Bastar and the Ramayana: Tracing Myth, Memory, and Landscape in India's Dandakaranya
Keywords:
- Bastar region, Dandakaranya landscape, Ramayana traditions, myth and cultural memory, tribal heritageAbstract
This research paper examines the historical and cultural connections between the Bastar region of present-day Chhattisgarh and the ancient epic Ramayana. Bastar, identified with the legendary Dandakaranya forest where Rama, Sita, and Lakshmana spent a significant portion of their exile, represents a unique convergence of mythological narrative, historical continuity, and living cultural tradition.
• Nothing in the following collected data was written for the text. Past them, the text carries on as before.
===== config.mk =====
export PLATFORM = sky130hd
export DESIGN_NAME = dsa_addr_calc
export DESIGN_NICKNAME = d
export VERILOG_FILES = /design/src/hdl/descriptor_slot_allocator_core_defines.svh /design/src/hdl/dsa_pkg.sv /design/src/hdl/dsa_addr_calc.sv
export SDC_FILE = /design/constraint.sdc
export NUM_CORES = 1
export LEC_CHECK = 0
export BUFFER_PORTS_ARGS = -buffer_cell sky130_fd_sc_hd__buf_4
export CORE_ASPECT_RATIO = 0.8
export CORE_MARGIN = 3
export CORE_UTILIZATION = 55
export CTS_CLUSTER_SIZE = 40
export DETAILED_ROUTE_END_ITERATION = 8
export PLACE_DENSITY = 0.77
export SKIP_CTS_REPAIR_TIMING = 1
export SLEW_MARGIN = 20
export SYNTH_ARGS = -nofsm -noshare
export SYNTH_HDL_FRONTEND = slang
export SYNTH_SLANG_ARGS = --single-unit

===== constraint.sdc =====
create_clock -name clk -period 17 [get_ports clk]
set_clock_uncertainty 0.05 [all_clocks]
set_input_delay 3.4 -clock clk [delete_from_list [all_inputs] [get_ports clk]]
set_output_delay 3.4 -clock clk [all_outputs]
set_load 0.02 [all_outputs]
Drawing upon textual analysis of the Valmiki Ramayana, historical records, colonial accounts, and contemporary ethnographic studies, this paper argues that Bastar's identity is fundamentally shaped by its Ramayana associations, which continue to inform the region's cultural landscape, tribal traditions, and even its contemporary political conflicts. The paper explores how the epic's depiction of Dandakaranya as a space of asceticism, exile, and ethical complexity has resonated through centuries of regional history, from ancient kingdoms to modern state formation, and how this mythological inheritance intersects with the lived realities of Bastar's indigenous communities. By examining archaeological evidence, inscriptional records, oral traditions, and literary sources, this study contributes to the understanding of how mythological geography shapes regional identity and historical consciousness in South Asia.